Transcribe word for word the lines below from the line with "- Maximum VDD drop: 346 uV (+52%)" through the line with "- Nets: 285 (+0.71%)", ends included.

● ● ● ●

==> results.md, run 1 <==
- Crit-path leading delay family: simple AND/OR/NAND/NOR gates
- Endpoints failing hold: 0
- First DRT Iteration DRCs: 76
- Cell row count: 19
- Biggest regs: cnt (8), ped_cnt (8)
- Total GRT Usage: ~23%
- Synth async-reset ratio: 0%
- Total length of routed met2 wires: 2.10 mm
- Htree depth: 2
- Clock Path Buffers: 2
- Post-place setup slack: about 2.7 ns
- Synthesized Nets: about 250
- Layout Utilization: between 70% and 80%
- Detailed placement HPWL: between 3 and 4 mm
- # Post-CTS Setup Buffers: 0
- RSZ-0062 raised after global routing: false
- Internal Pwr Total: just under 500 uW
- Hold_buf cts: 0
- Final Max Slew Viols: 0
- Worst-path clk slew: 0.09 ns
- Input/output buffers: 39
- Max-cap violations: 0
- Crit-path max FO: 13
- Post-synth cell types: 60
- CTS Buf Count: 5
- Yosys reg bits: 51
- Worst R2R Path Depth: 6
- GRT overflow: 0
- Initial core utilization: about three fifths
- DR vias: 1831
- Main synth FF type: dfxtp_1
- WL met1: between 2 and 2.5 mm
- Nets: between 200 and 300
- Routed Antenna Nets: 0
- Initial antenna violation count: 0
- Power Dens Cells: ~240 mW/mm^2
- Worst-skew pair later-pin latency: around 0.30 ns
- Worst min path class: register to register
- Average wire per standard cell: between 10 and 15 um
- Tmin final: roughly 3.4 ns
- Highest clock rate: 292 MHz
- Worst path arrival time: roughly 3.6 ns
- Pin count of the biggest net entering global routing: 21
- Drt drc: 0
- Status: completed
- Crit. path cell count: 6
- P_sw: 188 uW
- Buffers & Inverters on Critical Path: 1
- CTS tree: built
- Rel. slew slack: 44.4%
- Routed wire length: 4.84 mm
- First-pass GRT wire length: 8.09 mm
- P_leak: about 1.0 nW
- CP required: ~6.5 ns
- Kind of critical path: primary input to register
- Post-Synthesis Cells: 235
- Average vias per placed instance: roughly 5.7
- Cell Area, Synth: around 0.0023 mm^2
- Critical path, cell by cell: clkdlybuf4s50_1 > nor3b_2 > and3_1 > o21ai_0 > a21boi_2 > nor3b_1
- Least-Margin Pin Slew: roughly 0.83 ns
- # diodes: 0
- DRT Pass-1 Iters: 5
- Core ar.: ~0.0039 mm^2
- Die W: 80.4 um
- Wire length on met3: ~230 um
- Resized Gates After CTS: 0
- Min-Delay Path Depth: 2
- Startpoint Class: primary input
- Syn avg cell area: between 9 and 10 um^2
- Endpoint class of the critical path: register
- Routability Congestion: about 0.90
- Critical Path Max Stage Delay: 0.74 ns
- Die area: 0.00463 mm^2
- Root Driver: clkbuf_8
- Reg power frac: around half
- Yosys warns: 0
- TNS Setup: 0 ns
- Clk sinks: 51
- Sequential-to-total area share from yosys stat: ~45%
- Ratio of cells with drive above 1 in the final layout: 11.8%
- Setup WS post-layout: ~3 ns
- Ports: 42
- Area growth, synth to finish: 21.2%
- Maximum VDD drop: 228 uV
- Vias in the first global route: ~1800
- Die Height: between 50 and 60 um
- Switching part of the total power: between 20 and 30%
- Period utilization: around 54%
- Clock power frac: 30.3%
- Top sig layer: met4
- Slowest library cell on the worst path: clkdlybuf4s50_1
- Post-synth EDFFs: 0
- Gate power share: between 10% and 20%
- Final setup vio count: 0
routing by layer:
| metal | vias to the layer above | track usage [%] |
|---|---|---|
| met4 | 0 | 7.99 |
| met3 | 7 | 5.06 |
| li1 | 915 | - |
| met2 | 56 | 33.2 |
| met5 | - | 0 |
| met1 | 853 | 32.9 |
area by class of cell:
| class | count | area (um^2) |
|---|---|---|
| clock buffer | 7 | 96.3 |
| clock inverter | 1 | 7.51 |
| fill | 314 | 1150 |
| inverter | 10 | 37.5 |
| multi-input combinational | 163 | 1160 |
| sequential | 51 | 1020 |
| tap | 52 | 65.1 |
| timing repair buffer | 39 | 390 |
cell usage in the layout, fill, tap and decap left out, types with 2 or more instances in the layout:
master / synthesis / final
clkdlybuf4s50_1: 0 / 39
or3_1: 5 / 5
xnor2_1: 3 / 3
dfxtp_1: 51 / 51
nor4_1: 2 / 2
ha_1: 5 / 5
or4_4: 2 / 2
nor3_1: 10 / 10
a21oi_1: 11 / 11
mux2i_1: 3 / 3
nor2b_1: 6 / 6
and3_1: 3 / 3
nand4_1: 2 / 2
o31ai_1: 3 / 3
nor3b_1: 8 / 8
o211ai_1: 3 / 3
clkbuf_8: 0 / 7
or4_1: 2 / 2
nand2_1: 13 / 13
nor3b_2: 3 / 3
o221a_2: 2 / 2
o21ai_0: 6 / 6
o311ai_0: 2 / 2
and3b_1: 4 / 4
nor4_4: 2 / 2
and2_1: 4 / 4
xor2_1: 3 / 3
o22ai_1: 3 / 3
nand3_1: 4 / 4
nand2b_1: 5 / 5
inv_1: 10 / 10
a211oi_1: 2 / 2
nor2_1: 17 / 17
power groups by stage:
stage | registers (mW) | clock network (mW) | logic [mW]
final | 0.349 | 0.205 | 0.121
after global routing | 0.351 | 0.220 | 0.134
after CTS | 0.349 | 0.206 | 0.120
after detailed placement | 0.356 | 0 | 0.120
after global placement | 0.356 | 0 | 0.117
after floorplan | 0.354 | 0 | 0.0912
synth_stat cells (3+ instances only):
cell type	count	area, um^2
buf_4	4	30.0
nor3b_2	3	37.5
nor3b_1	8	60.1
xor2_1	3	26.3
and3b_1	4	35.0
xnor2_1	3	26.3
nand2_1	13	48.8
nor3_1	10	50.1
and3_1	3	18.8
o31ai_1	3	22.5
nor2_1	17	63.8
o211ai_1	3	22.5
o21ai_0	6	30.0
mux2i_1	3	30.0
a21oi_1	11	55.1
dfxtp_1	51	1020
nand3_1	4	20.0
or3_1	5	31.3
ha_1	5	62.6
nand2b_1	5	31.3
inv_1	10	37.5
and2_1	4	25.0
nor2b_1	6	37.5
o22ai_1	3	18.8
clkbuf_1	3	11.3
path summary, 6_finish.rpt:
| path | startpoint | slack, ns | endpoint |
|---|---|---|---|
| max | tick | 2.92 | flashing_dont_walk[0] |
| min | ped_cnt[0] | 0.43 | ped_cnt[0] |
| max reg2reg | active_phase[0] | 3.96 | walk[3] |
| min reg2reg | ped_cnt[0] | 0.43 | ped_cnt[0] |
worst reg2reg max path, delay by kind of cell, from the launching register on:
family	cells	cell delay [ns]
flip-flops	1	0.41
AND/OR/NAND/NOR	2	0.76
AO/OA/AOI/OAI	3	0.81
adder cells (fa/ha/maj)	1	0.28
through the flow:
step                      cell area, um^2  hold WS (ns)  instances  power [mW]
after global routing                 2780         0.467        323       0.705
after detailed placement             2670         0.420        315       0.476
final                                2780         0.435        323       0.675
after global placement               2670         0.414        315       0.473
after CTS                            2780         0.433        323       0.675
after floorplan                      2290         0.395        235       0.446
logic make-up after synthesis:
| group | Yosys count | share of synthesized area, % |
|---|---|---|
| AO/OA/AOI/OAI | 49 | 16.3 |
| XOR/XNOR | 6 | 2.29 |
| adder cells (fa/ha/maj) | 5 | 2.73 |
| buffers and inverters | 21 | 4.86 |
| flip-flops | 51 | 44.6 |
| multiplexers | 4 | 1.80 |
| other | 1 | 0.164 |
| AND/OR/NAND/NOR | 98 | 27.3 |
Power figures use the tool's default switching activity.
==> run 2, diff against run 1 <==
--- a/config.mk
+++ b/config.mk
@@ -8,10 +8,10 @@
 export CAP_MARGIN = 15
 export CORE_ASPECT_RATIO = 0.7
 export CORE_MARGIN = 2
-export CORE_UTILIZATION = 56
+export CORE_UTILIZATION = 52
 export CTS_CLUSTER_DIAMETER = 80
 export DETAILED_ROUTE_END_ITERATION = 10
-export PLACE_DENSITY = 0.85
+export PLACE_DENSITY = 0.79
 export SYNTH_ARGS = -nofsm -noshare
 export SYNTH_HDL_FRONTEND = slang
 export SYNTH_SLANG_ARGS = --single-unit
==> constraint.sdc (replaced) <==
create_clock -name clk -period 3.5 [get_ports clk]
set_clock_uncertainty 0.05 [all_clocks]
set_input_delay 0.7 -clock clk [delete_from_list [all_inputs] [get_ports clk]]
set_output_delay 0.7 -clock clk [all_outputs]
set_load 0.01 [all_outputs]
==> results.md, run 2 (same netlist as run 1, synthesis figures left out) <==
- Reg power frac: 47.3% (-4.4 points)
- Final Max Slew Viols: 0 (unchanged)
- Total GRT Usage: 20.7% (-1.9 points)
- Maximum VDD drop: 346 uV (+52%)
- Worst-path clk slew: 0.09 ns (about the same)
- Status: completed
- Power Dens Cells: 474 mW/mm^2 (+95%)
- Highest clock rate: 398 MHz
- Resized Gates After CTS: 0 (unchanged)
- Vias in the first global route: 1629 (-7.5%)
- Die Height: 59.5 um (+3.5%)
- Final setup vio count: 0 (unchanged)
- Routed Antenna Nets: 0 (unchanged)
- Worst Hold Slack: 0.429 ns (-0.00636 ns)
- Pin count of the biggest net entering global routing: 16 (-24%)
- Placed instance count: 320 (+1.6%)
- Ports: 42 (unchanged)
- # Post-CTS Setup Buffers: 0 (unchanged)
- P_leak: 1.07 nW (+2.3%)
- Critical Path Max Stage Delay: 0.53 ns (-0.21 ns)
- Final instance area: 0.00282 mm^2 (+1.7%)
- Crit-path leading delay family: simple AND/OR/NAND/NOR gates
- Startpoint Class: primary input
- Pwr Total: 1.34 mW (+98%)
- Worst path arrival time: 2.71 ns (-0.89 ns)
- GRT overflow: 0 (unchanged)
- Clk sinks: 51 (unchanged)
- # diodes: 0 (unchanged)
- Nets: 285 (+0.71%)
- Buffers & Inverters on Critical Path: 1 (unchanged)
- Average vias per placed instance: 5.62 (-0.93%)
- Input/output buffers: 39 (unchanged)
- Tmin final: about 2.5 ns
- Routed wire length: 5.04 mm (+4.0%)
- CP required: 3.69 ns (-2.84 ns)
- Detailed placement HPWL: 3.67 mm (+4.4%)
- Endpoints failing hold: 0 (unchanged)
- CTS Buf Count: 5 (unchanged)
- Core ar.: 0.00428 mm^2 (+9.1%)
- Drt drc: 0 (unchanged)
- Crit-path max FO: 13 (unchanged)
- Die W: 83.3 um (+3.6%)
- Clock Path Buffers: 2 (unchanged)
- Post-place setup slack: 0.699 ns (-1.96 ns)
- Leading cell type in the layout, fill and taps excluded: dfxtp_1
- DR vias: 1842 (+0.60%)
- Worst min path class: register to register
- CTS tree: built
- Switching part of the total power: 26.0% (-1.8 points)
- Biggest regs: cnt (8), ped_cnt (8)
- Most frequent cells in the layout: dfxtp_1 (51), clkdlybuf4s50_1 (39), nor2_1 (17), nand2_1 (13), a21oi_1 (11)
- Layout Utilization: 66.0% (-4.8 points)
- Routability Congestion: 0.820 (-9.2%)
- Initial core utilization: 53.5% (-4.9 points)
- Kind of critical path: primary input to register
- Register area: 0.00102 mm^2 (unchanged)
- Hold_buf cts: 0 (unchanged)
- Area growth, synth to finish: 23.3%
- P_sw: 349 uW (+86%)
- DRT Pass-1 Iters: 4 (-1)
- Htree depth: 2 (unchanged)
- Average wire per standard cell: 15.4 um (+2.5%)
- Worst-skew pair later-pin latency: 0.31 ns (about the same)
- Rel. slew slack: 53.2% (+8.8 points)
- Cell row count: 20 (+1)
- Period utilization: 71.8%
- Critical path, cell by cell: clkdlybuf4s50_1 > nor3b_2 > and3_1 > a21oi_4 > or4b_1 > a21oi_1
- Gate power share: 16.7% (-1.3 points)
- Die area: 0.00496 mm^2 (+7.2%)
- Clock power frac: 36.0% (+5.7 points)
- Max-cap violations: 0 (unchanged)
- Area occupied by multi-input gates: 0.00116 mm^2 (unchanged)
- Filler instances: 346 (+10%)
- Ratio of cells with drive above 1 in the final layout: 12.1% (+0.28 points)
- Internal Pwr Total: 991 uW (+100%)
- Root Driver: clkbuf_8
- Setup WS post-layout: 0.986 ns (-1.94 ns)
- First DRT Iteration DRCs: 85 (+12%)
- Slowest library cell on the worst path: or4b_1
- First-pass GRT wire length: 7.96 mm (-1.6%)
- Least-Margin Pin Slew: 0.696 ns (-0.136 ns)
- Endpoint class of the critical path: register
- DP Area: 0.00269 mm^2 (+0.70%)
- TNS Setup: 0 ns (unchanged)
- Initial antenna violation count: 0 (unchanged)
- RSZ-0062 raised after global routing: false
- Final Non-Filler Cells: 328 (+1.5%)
$ cat config.mk
export PLATFORM = sky130hd
export DESIGN_NAME = hc194_deser_flat
export DESIGN_NICKNAME = d
export VERILOG_FILES = /design/src/rtl/hc194_deser_if.sv /design/src/rtl/hc194_deser.sv /design/src/flat_wrapper.sv
export SDC_FILE = /design/constraint.sdc
export NUM_CORES = 1
export LEC_CHECK = 0
export CAP_MARGIN = 20
export CORE_MARGIN = 4
export CORE_UTILIZATION = 46
export DETAILED_ROUTE_END_ITERATION = 10
export PLACE_DENSITY_LB_ADDON = 0.08
export RECOVER_POWER = 50
export SYNTH_ARGS = -nofsm -noshare
export SYNTH_HDL_FRONTEND = slang
export SYNTH_SLANG_ARGS = --single-unit
$ cat constraint.sdc
create_clock -name CP -period 1.81 [get_ports CP]
set_input_delay 0.4525 -clock CP [delete_from_list [all_inputs] [get_ports CP]]
set_output_delay 0.4525 -clock CP [all_outputs]
set_load 0.02 [all_outputs]
$ cat src/rtl/hc194_deser_if.sv
// Serial-link receive bundle for hc194_deser: strobed bit stream in, held word plus status out.
// The master side is the transmitter/consumer; the slave side is the receiver.
interface hc194_deser_if #(
    parameter int WIDTH = 4
);
    logic             SIN;
    logic             SEN;
    logic             SYNC;
    logic             DIR;
    logic             ACK;
    logic             ERR_CLR;
    logic [0:WIDTH-1] Q;
    logic             QV;
    logic             BUSY;
    logic             OVR;
    logic             FERR;

    modport master (
        output SIN, SEN, SYNC, DIR, ACK, ERR_CLR,
        input  Q, QV, BUSY, OVR, FERR
    );

    modport slave (
        input  SIN, SEN, SYNC, DIR, ACK, ERR_CLR,
        output Q, QV, BUSY, OVR, FERR
    );
endinterface
===== src/rtl/pwm_fade_ctrl.sv =====
// pwm_fade_ctrl
// Purpose: PWM generator whose duty level fades from its current value toward
//          a commanded target, one level step every cmd_rate PWM periods.
// Ports:
//   clk        - single clock, all state changes on its rising edge
//   rst        - asynchronous active-high reset
//   cmd_valid  - fade command offered
//   cmd_ready  - high while the block can accept a command (IDLE only)
//   cmd_target - requested final duty level (clamped to MAX_LEVEL)
//   cmd_rate   - PWM periods per one-level step (0 treated as 1)
//   level      - current duty level
//   pwm_out    - registered PWM waveform, duty = level / MAX_LEVEL
//   busy       - high while a fade is in progress
//   done       - one-cycle pulse when a fade completes
module pwm_fade_ctrl #(
  parameter int MAX_LEVEL  = 10,
  parameter int INIT_LEVEL = 5
) (
  input  logic       clk,
  input  logic       rst,
  input  logic       cmd_valid,
  output logic       cmd_ready,
  input  logic [3:0] cmd_target,
  input  logic [7:0] cmd_rate,
  output logic [3:0] level,
  output logic       pwm_out,
  output logic       busy,
  output logic       done
);

  localparam logic [3:0] MAX_L  = 4'(MAX_LEVEL);
  localparam logic [3:0] INIT_L = 4'(INIT_LEVEL);

  typedef enum logic [1:0] {
    ST_IDLE,
    ST_RAMP,
    ST_DONE
  } state_t;

  state_t     r_state;
  state_t     w_state_next;

  logic [3:0] r_cnt;
  logic [3:0] r_level;
  logic [3:0] r_target;
  logic [7:0] r_rate;
  logic [7:0] r_rc;
  logic       r_pwm;

  logic       w_boundary;
  logic       w_accept;
  logic       w_step;
  logic [3:0] w_cmd_target;
  logic [7:0] w_cmd_rate;
  logic [3:0] w_level_step;

  // Last cycle of each PWM period; the only cycle on which level may move.
  assign w_boundary   = (r_cnt == MAX_L);
  assign w_accept     = (r_state == ST_IDLE) && cmd_valid;
  assign w_cmd_target = (cmd_target > MAX_L) ? MAX_L : cmd_target;
  assign w_cmd_rate   = (cmd_rate == 8'd0) ? 8'd1 : cmd_rate;

  // A step happens when the rate counter has seen 'rate' boundaries.
  assign w_step = (r_state == ST_RAMP) && w_boundary && (r_rc == (r_rate - 8'd1));

  // One level toward target; the equal case cannot occur in RAMP but is held
  // anyway so level can never leave the 0..MAX_LEVEL range.
  assign w_level_step = (r_target > r_level) ? (r_level + 4'd1) :
                        (r_target < r_level) ? (r_level - 4'd1) : r_level;

  always_ff @(posedge clk or posedge rst) begin
    if (rst) begin
      r_state <= ST_IDLE;
    end else begin
      r_state <= w_state_next;
    end
  end

  always_comb begin
    w_state_next = r_state;
    case (r_state)
      ST_IDLE: begin
        if (cmd_valid) begin
          w_state_next = (w_cmd_target == r_level) ? ST_DONE : ST_RAMP;
        end
      end
      ST_RAMP: begin
        if (w_step && (w_level_step == r_target)) begin
          w_state_next = ST_DONE;
        end
      end
      ST_DONE: w_state_next = ST_IDLE;
      default: w_state_next = ST_IDLE;
    endcase
  end

  always_ff @(posedge clk or posedge rst) begin
    if (rst) begin
      r_cnt    <= 4'd1;
      r_level  <= INIT_L;
      r_target <= INIT_L;
      r_rate   <= 8'd1;
      r_rc     <= 8'd0;
      r_pwm    <= 1'b0;
    end else begin
      // Period counter runs 1..MAX_LEVEL regardless of FSM state.
      r_cnt <= w_boundary ? 4'd1 : (r_cnt + 4'd1);
      r_pwm <= (r_cnt <= r_level);

      if (w_accept) begin
        r_target <= w_cmd_target;
        r_rate   <= w_cmd_rate;
        r_rc     <= 8'd0;
      end else if ((r_state == ST_RAMP) && w_boundary) begin
        if (w_step) begin
          r_level <= w_level_step;
          r_rc    <= 8'd0;
        end else begin
          r_rc <= r_rc + 8'd1;
        end
      end
    end
  end

  assign level     = r_level;
  assign pwm_out   = r_pwm;
  assign cmd_ready = (r_state == ST_IDLE);
  assign busy      = (r_state == ST_RAMP);
  assign done      = (r_state == ST_DONE);

endmodule
<file path="src/rtl/sobel5_window_filter.sv">
// sobel5_window_filter: 5x5 Sobel gradient magnitude over a 200-bit pixel window.
// Four-stage pipeline (row/column partial sums, Gx/Gy, magnitude, scale/threshold/mask)
// with the sync and coordinate signals delayed alongside so they stay aligned with edge_pixel.
module sobel5_window_filter #(
   parameter int ACTIVE_W = 640,
   parameter int ACTIVE_H = 480,
   parameter int H_MASK   = 4,
   parameter int V_MASK   = 4,
   parameter int SHIFT    = 6
) (
   input  logic         clock,
   input  logic         reset,
   input  logic [10:0]  hcount,
   input  logic [9:0]   vcount,
   input  logic         hsync,
   input  logic         vsync,
   input  logic         blank,
   input  logic [199:0] matrix,
   input  logic [7:0]   threshold,
   output logic [7:0]   edge_pixel,
   output logic [10:0]  hcount_out,
   output logic [9:0]   vcount_out,
   output logic         hsync_out,
   output logic         vsync_out,
   output logic         blank_out,
   output logic         out_valid
);

   localparam logic [10:0] ACTIVE_W_C = 11'(ACTIVE_W);
   localparam logic [9:0]  ACTIVE_H_C = 10'(ACTIVE_H);
   localparam logic [10:0] H_MASK_C   = 11'(H_MASK);
   localparam logic [9:0]  V_MASK_C   = 10'(V_MASK);

   // Pixel at row r (0 = top) and column c (0 = left) of the window.
   function automatic logic [7:0] pix(input logic [199:0] m, input int r, input int c);
      return m[8*(5*r + 4 - c) +: 8];
   endfunction

   // Zero-extend a pixel into the signed partial-sum width.
   function automatic logic signed [11:0] zx(input logic [7:0] p);
      return $signed({4'd0, p});
   endfunction

   // Derivative kernel (-1,-2,0,2,1) applied to five pixels in order 0..4.
   function automatic logic signed [11:0] diff5(input logic [7:0] p0, input logic [7:0] p1,
                                                input logic [7:0] p2, input logic [7:0] p3,
                                                input logic [7:0] p4);
      return zx(p4) + (zx(p3) <<< 1) - (zx(p1) <<< 1) - zx(p0);
   endfunction

   // Sign-extend a partial sum to the gradient width.
   function automatic logic signed [15:0] sx(input logic signed [11:0] a);
      return $signed({{4{a[11]}}, a});
   endfunction

   // Smoothing kernel (1,4,6,4,1) applied to five partial sums.
   function automatic logic signed [15:0] smooth5(input logic signed [11:0] a0, input logic signed [11:0] a1,
                                                  input logic signed [11:0] a2, input logic signed [11:0] a3,
                                                  input logic signed [11:0] a4);
      return sx(a0) + (sx(a1) <<< 2) + (sx(a2) <<< 2) + (sx(a2) <<< 1) + (sx(a3) <<< 2) + sx(a4);
   endfunction

   // Absolute value; |G| never exceeds 12240 so 15 bits suffice.
   function automatic logic [14:0] abs16(input logic signed [15:0] g);
      logic signed [15:0] t;
      t = g[15] ? -g : g;
      return t[14:0];
   endfunction

   logic signed [11:0] hx_s [5];
   logic signed [11:0] vy_s [5];
   logic signed [11:0] hx_r [5];
   logic signed [11:0] vy_r [5];
   logic signed [15:0] gx_r;
   logic signed [15:0] gy_r;
   logic [14:0]        mag_r;
   logic [14:0]        shifted_s;
   logic [7:0]         scaled_s;
   logic [7:0]         edge_s;
   logic               mask_s;
   logic               mask_r [3];
   logic [10:0]        hcount_d_r [4];
   logic [9:0]         vcount_d_r [4];
   logic               hsync_d_r [4];
   logic               vsync_d_r [4];
   logic               blank_d_r [4];
   logic [2:0]         fill_r;
   logic [7:0]         edge_r;
   logic               valid_r;

   // Stage 0: per-row horizontal derivatives, per-column vertical derivatives, and the mask.
   always_comb begin
      for (int r = 0; r < 5; r++) begin
         hx_s[r] = diff5(pix(matrix, r, 0), pix(matrix, r, 1), pix(matrix, r, 2),
                         pix(matrix, r, 3), pix(matrix, r, 4));
      end
      for (int c = 0; c < 5; c++) begin
         vy_s[c] = diff5(pix(matrix, 0, c), pix(matrix, 1, c), pix(matrix, 2, c),
                         pix(matrix, 3, c), pix(matrix, 4, c));
      end
      mask_s = blank | (hcount < H_MASK_C) | (vcount < V_MASK_C) |
               (hcount >= ACTIVE_W_C) | (vcount >= ACTIVE_H_C);
   end

   // Stage 4 combinational: scale, saturate, threshold and apply the carried mask.
   always_comb begin
      shifted_s = mag_r >> SHIFT;
      if (shifted_s > 15'd255) begin
         scaled_s = 8'd255;
      end else begin
         scaled_s = shifted_s[7:0];
      end
      if (mask_r[2]) begin
         edge_s = 8'd0;
      end else if (threshold == 8'd0) begin
         edge_s = scaled_s;
      end else if (scaled_s >= threshold) begin
         edge_s = 8'd255;
      end else begin
         edge_s = 8'd0;
      end
   end

   // Arithmetic pipeline registers S1..S4 plus the mask carried alongside them.
   always_ff @(posedge clock) begin
      if (reset) begin
         for (int i = 0; i < 5; i++) begin
            hx_r[i] <= 12'sd0;
            vy_r[i] <= 12'sd0;
         end
         for (int i = 0; i < 3; i++) begin
            mask_r[i] <= 1'b1;
         end
         gx_r   <= 16'sd0;
         gy_r   <= 16'sd0;
         mag_r  <= 15'd0;
         edge_r <= 8'd0;
      end else begin
         hx_r      <= hx_s;
         vy_r      <= vy_s;
         mask_r[0] <= mask_s;
         mask_r[1] <= mask_r[0];
         mask_r[2] <= mask_r[1];
         gx_r      <= smooth5(hx_r[0], hx_r[1], hx_r[2], hx_r[3], hx_r[4]);
         gy_r      <= smooth5(vy_r[0], vy_r[1], vy_r[2], vy_r[3], vy_r[4]);
         mag_r     <= abs16(gx_r) + abs16(gy_r);
         edge_r    <= edge_s;
      end
   end

   // Four-deep delay line for coordinates and syncs, matching the arithmetic latency.
   always_ff @(posedge clock) begin
      if (reset) begin
         for (int i = 0; i < 4; i++) begin
            hcount_d_r[i] <= 11'd0;
            vcount_d_r[i] <= 10'd0;
            hsync_d_r[i]  <= 1'b1;
            vsync_d_r[i]  <= 1'b1;
            blank_d_r[i]  <= 1'b1;
         end
      end else begin
         hcount_d_r[0] <= hcount;
         vcount_d_r[0] <= vcount;
         hsync_d_r[0]  <= hsync;
         vsync_d_r[0]  <= vsync;
         blank_d_r[0]  <= blank;
         for (int i = 1; i < 4; i++) begin
            hcount_d_r[i] <= hcount_d_r[i-1];
            vcount_d_r[i] <= vcount_d_r[i-1];
            hsync_d_r[i]  <= hsync_d_r[i-1];
            vsync_d_r[i]  <= vsync_d_r[i-1];
            blank_d_r[i]  <= blank_d_r[i-1];
         end
      end
   end

   // Fill counter and valid flag: valid only once the pipe holds post-reset data.
   always_ff @(posedge clock) begin
      if (reset) begin
         fill_r  <= 3'd0;
         valid_r <= 1'b0;
      end else begin
         if (fill_r != 3'd4) begin
            fill_r <= fill_r + 3'd1;
         end else begin
            fill_r <= fill_r;
         end
         // fill_r reaches 4 on this same edge when it currently reads 3 or more.
         valid_r <= (fill_r >= 3'd3) & ~blank_d_r[2] & ~mask_r[2];
      end
   end

   assign edge_pixel = edge_r;
   assign out_valid  = valid_r;
   assign hcount_out = hcount_d_r[3];
   assign vcount_out = vcount_d_r[3];
   assign hsync_out  = hsync_d_r[3];
   assign vsync_out  = vsync_d_r[3];
   assign blank_out  = blank_d_r[3];

endmodule

</file>
<file path="config.mk">
export PLATFORM = sky130hd
export DESIGN_NAME = sobel5_window_filter
export DESIGN_NICKNAME = d
export VERILOG_FILES = /design/src/rtl/sobel5_window_filter.sv
export SDC_FILE = /design/constraint.sdc
export NUM_CORES = 1
export LEC_CHECK = 0
export ABC_AREA = 1
export CELL_PAD_IN_SITES_DETAIL_PLACEMENT = 1
export CELL_PAD_IN_SITES_GLOBAL_PLACEMENT = 2
export CORE_UTILIZATION = 33
export DETAILED_ROUTE_END_ITERATION = 16
export PLACE_DENSITY_LB_ADDON = 0.2
export SLEW_MARGIN = 15
export SYNTH_ARGS = -nofsm -noshare
export SYNTH_HDL_FRONTEND = slang
export SYNTH_SLANG_ARGS = --single-unit
</file>
<file path="constraint.sdc">
create_clock -name clock -period 3.9 [get_ports clock]
set_input_delay 0.585 -clock clock [delete_from_list [all_inputs] [get_ports clock]]
set_output_delay 0.585 -clock clock [all_outputs]
set_load 0.01 [all_outputs]
</file>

● ● ● ●

**Response to this task:**
- Maximum VDD drop: 346 uV (+52%)
- Worst-path clk slew: 0.09 ns (about the same)
- Status: completed
- Power Dens Cells: 474 mW/mm^2 (+95%)
- Highest clock rate: 398 MHz
- Resized Gates After CTS: 0 (unchanged)
- Vias in the first global route: 1629 (-7.5%)
- Die Height: 59.5 um (+3.5%)
- Final setup vio count: 0 (unchanged)
- Routed Antenna Nets: 0 (unchanged)
- Worst Hold Slack: 0.429 ns (-0.00636 ns)
- Pin count of the biggest net entering global routing: 16 (-24%)
- Placed instance count: 320 (+1.6%)
- Ports: 42 (unchanged)
- # Post-CTS Setup Buffers: 0 (unchanged)
- P_leak: 1.07 nW (+2.3%)
- Critical Path Max Stage Delay: 0.53 ns (-0.21 ns)
- Final instance area: 0.00282 mm^2 (+1.7%)
- Crit-path leading delay family: simple AND/OR/NAND/NOR gates
- Startpoint Class: primary input
- Pwr Total: 1.34 mW (+98%)
- Worst path arrival time: 2.71 ns (-0.89 ns)
- GRT overflow: 0 (unchanged)
- Clk sinks: 51 (unchanged)
- # diodes: 0 (unchanged)
- Nets: 285 (+0.71%)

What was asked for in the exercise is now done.